Me encantó el claustro del convento de Santo Domingo. Y las fachadas del de los agustinos (con una deplorable decoración interior) y del de los mercedarios y franciscanos. También aquí las grandes órdenes religiosas parecen haberse repartido la ciudad, en una muestra evidente de poderío. Por el poder hacia Dios.

Tras la visita a “La Casona” de la Universidad de San Marcos, requisada a los jesuitas tras su expulsión y hoy convertida en Centro Cultural, quedaba la guinda, sabiamente dispuesta como broche de oro por mi guía: San Pedro.

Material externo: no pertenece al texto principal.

## design/flow/constraint.sdc

```tcl
current_design RGB2YCbCr

set clk_period 4.4
set clk_io_pct 0.2

create_clock -name clk0 -period $clk_period [get_ports {sys_clk}]

set non_clock_inputs [all_inputs -no_clocks]
set_input_delay [expr $clk_period * $clk_io_pct] -clock clk0 $non_clock_inputs
set_output_delay [expr $clk_period * $clk_io_pct] -clock clk0 [all_outputs]
```

## design/flow/run.sh

```bash
#!/bin/bash
# OpenROAD 26Q1-2900-gdf79404cd8, Yosys 0.63+post, stock flow scripts
make -C /OpenROAD-flow-scripts/flow DESIGN_CONFIG=/design/flow/config.mk WORK_HOME=/design/flow/orfs finish
```

## design/flow/config.mk

```make
export PLATFORM = sky130hd
export DESIGN_NAME = RGB2YCbCr
export DESIGN_NICKNAME = RGB2YCbCr
export VERILOG_FILES = /design/flow/design.v
export SDC_FILE = /design/flow/constraint.sdc
export NUM_CORES = 4
export LEC_CHECK = 1
export CORE_UTILIZATION = 40
```

## design/flow/design.v

```verilog
module RGB2YCbCr(
    input sys_clk,
    input sys_rst,
    input per_img_vsync,
    input per_img_href,
    input [7:0] per_img_red,
    input [7:0] per_img_green,
    input [7:0] per_img_blue,
    output  post_img_vsync,
    output  post_img_href,
    output [7:0] post_img_Y,
    output [7:0] post_img_Cb,
    output wire [7:0] post_img_Cr 
);
reg [15:0] img_red_r0,img_red_r1,img_red_r2;
reg [15:0] img_green_r0,img_green_r1,img_green_r2;
reg [15:0] img_blue_r0,img_blue_r1,img_blue_r2;
always @(posedge sys_clk ) 
    begin
        img_red_r0  <=per_img_red*8'd76;
        img_red_r1  <=per_img_red*8'd43;
        img_red_r2  <=per_img_red*8'd128;
        img_green_r0<=per_img_green*8'd150;
        img_green_r1<=per_img_green*8'd84;
        img_green_r2<=per_img_green*8'd107;
        img_blue_r0 <=per_img_blue*8'd29;
        img_blue_r1 <=per_img_blue*8'd128;
        img_blue_r2 <=per_img_blue*8'd20;
    end
reg [15:0] img_Y_r0,img_Cb_r0,img_Cr_r0;
always @(posedge sys_clk ) 
    begin
        img_Y_r0 <=img_red_r0+img_green_r0+img_blue_r0;
        img_Cb_r0<=img_red_r1-img_green_r1-img_blue_r1+16'd32768;
        img_Cr_r0<=img_red_r2-img_green_r2-img_blue_r2+16'd32768;
    end
reg [7:0] img_Y_r1,img_Cb_r1,img_Cr_r1;
always @(posedge sys_clk ) 
    begin
        img_Y_r1 <=img_Y_r0[15:8];
        img_Cb_r1<=img_Cb_r0[15:8];
        img_Cr_r1<=img_Cr_r0[15:8];
    end
reg [2:0] per_img_vsync_r,per_img_href_r;
always @(posedge sys_clk or negedge sys_rst) 
    begin
        if(!sys_rst)
            begin
                per_img_vsync_r<=0;
                per_img_href_r <=0;
            end
        else
            begin
                per_img_vsync_r<={per_img_vsync_r[1:0],per_img_vsync};
                per_img_href_r <={per_img_vsync_r[1:0],per_img_href};
            end
    end
assign post_img_vsync=per_img_vsync_r[2];
assign post_img_href =per_img_href_r[2];
assign post_img_Y    =post_img_href?img_Y_r1 :8'd0;
assign post_img_Cb   =post_img_href?img_Cb_r1:8'd0;
assign post_img_Cr   =post_img_href?img_Cr_r1:8'd0;
endmodule
```

==> flow_results.org <==
#+TITLE: Physical design notes

** Clocking
- Max clock buf depth :: 2
- Cts-stage hold buffer count :: 0
- Clock latency on the worst-skew pair :: between 0.4 and 0.5 ns
- The number of clock buffers added by TritonCTS is 17.
- In the CTS report, the clock slew at the register clock pins of the worst setup and hold paths is listed as 0.06 ns.
- The cell sitting at the root of the clock tree is a clkbuf_16.
- Sinks on Clock Net :: ~150
- CTS H-tree depth :: 4
- TritonCTS built the clock tree.

** Timing
- Per the timing report, the achievable frequency comes out to between 200 and 250 MHz.
- Final max-slew violation count :: 0
- Tcrit/Tclk final :: a little over nine tenths
- For the finished layout, the period the worst path requires is 4.22 ns.
- The final timing report counts setup violations totalling 0.
- On the final layout, the worst clock skew is ~0.011 ns.
- Setup slack on the critical path of the routed design comes to around 0.18 ns.
- Accumulated negative setup slack :: 0 ns
- Final hold vios :: 0
- Slew margin rel. :: ~56%
- The transition time recorded at the tightest slew-check pin is 0.655 ns.
- Setup repair after global routing missed its margin :: no

** Route
- Detailed Routing Iterations Pass 1 :: 23
- The final layout contains routed wiring with a total length of about 20000 µm.
- In the final routed layout, each cell accounts on average for roughly 13 µm.
- Number of DRC violations after detailed routing :: 0
- Via count :: ~7300
- Mean number of vias per cell :: between 4 and 5
- Ant. Diodes :: 0
- Number of nets still failing antenna checks after routing :: 0
- Per the log, the first TritonRoute iteration ended with a DRC count of roughly 380.

** Global route
- Per the GRT log, the top usage layer is met2.
- GR Util met3 :: between 2 and 2.5%
- Entering global routing, the biggest net connects 27 pins.
- Antenna violations before repair :: 0
- GRT Resource Usage Total :: between 10% and 20%
- For met1 alone, demand over resource in global routing was 25.1%.
- The first global-routing pass estimated between 30000 and 40000 µm of wire.
- Total overflow reported by the global router :: 0
- Number of global-route vias before repair :: between 6000 and 7000
- The global routing report lists met2 layer usage as 25.6%.

** Min path
- Note that the worst hold path type here is register to register.
- Hold Startpoint :: img_Cr_r0[14]

** Critical path
- Critical Path Start :: per_img_green[0]
- The report puts the cell count of the worst reg-to-reg path at 8.
- At the worst endpoint, the required time is 4.70 ns.
- STA classifies the critical path endpoint as a register.
- Startpoint class of the critical path :: primary input
- Cell with the biggest individual delay on the critical path :: fa_1
- The kind of cell with the highest combined delay along the critical path is adder cells.
- For reference, the critical path cell chain is clkdlybuf4s50_1 > ha_2 > fa_1 > fa_1 > inv_1 > fa_1 > inv_1 > ha_1 > a21o_1 > or3_4 > o31ai_4 > o21ai_1 > a21oi_1 > xnor2_1.
- Following the worst setup path forward leads to its endpoint at img_green_r2[14].
- Buf+Inv Stages, Crit Path :: 3
- CP peak stage delay :: approximately 0.52 ns
- Critical path depth :: 14
- Register-to-Register Setup Slack :: between 1.5 and 2 ns
- STA lists the maximum fanout along the critical path as 3.
- Most frequent CP cell :: fa_1
- Critical path class :: primary input to register
- In this run the critical register-to-register path is launched from img_red_r1[1].
- The endpoint identified for the worst register-to-register timing path is img_Y_r0[12].
- According to the timing report, the arrival time at the worst endpoint equals between 4 and 5 ns.

** Job
- Number of warnings in the stage logs :: 33
- Max-cap violations in this run came to 0.

** Power and ir drop
- Dividing total power by cell area gives a power density of around 660 nW/µm².
- Looking at the VDD voltage map, the peak drop is roughly 350 µV.
- Of the total power, the share spent switching nets is between 30% and 40%.
- The clock network accounts for 16.6% of the total power.
- Proportion of power drawn by flip-flops and latches :: between 20% and 30%
- Power share of the combinational group :: about three fifths
- P_leak :: about 6.4 nW
- The net switching power in the latest report is 3.29 mW.
- Cell-internal power :: 5.07 mW

** Logic synthesis
- Post-synthesis, Yosys gives the total cell area as between 10000 and 15000 µm².
- Of all cell types, the one taking the most synthesized area is dfxtp_1.
- Counting flops with a built-in enable in the synthesized netlist gives 0.
- Post-synth the commonest register cell is dfxtp_1.
- Synthesis produced between 1000 and 1500 cells.
- The share of synthesized area in the top cell type comes to ~27%.
- In this run, synthesis produced a sequential element count of roughly 150.
- Yosys reported that registers with async set or reset make up under 10%.
- After synthesis, flip-flops and latches occupy around 28% of the total area.
- Synth Area per Inst :: 9.96 µm²
- Warnings reported by Yosys during synthesis add up to 1.
- After synthesis, the netlist uses just under 60 different library cells.
- Biggest area contributors in the synthesized netlist :: dfxtp_1 (27%), ha_1 (26%), fa_1 (13%), inv_1 (6.4%), xnor2_1 (4.5%)
- Mapped Area :: around 11000 µm²
- Yosys stat counts between 1000 and 1500 cells in the synthesized netlist.
- Commonest cells in the netlist :: ha_1 (225), inv_1 (183), dfxtp_1 (143)
- By instance count, the leading cell after synthesis is ha_1.

** Placed design
- DPL Wire Length :: between 15000 and 20000 µm
- Gpl congestion :: just over 0.9
- The count of buffers added on input and output ports is ~52.
- Prior to clock tree synthesis, the placed netlist has a worst setup slack of -0.527 ns.
- Total placed cells including tap cells :: ~1500

** Finish
- Number of cells in the finished layout apart from fillers :: 1549
- Layout fillers :: approximately 2400
- The layout report lists the multi-input gate area as between 7000 and 8000 µm².
- Per the run report, area growth between synthesis and finish was 18.9%.
- Registers take roughly 3000 µm².
- Share of post-route cells with drive strength above 1 :: 9.56%

** Die
- The vertical die dimension reported for this design is roughly 170 µm.
- Floorplan die width :: between 150 and 200 µm
- The initial utilization of the core area, before any placement, comes to 40.8%.
- I/O Pins :: between 50 and 60
- Floorplan core area :: 26100 µm²
- In this run the full chip footprint comes out at around 27000 µm².
- Placement row count :: ~60

** Outcome
- The flow ran to the end, and the final reports show no timing, DRC or antenna violations.
-- state kept, by name, summed over array words and instances, names as in the netlist --
name             count
img_Y_r0             8
img_Y_r1             8
per_img_vsync_r      2
img_green_r0        10
img_red_r2           7
img_Cb_r0            8
img_blue_r2          8
img_Cr_r0            8
img_Cb_r1            8
img_blue_r1          6
img_green_r2        15
img_green_r1        12
img_blue_r0         13
img_red_r0          10
per_img_href_r       1
img_red_r1          14
img_Cr_r1            8
-- layer usage --
layer  vias up  wire length (µm)
li1       3854                 -
met1      3365             10100
met2       111              9050
met3        16               676
met4         0               238
met5         -                 0
-- worst min-delay path by stage --
stage     cells after the start           end  slack (ns)
4_1_cts                       0   img_Y_r1[1]        0.33
5_1_grt                       0  img_Cb_r1[5]        0.33
6_report                      0  img_Cr_r1[6]        0.33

Primero almorzamos, justo al lado, con el párroco de San Pedro, José Enrique Rodríguez, en una preciosa casona reconvertida en el restaurante L'Eau Vive' por las religiosas francesas de Las Trabajadoras Misioneras de la Inmaculada, Familia Donum Dei. Las mismas que tienen otro restaurante del mismo nombre en Roma y en otras partes del mundo. Excelente cocina y sabrosa sobremesa.

San Pedro es a Lima lo que la iglesia de la Compañía es a Quito: dos joyas, dos piezas únicas, dos preciosidades que por sí solas bien justifican un viaje.

De la mano de José Enrique y de José Francisco la visita se convierte en una gozada estética y espiritual. El conjunto está bellamente restaurado y conservado. Gracias a la Fundación Canevaro y con la dedicación total del padre José Enrique, todo un dechado de conocimientos artísticos y de una sana ironía que tonifica y da una nota de calidez entre tanta belleza.

Las proporciones arquitectónicas del templo, los panes de oro, los altares barrocos, los cuadros de Valdés Leal, las estatuas de Montañés son muestras de la calidad extraordinaria de este templo jesuita.

La sacristía, con su antesacristía son por sí solas un museo. Con varios cuadros antológicos del italiano Hno. Bernardo Bitti, SJ (siglo XVI) y varias curiosidades como la virgen pintada sobre cuero de la puerta del sagrario, el cuadro de San Ignacio con una enorme rata en una esquina, invitando a los fieles a extender el catolicismo como la peste. O una escalera de caracol que hacía las veces de sistema de aire acondicionado.

Y, por supuesto, con una plural vida espiritual, no en vano a San Pedro se le conoce como el confesonario de Lima. Como dice el Padre Enrique, “la parroquia San Pedro quiere ser para la comunidad cristiana de Lima un espacio abierto de encuentro con Dios. Su bella e inspiradora arquitectura colonial, así como cada uno de los servicios pastorales que brinda están orientados a hacer posible que cada vez más fieles puedan 'buscar y hallar la voluntad de Dios' (san Ignacio de Loyola)”.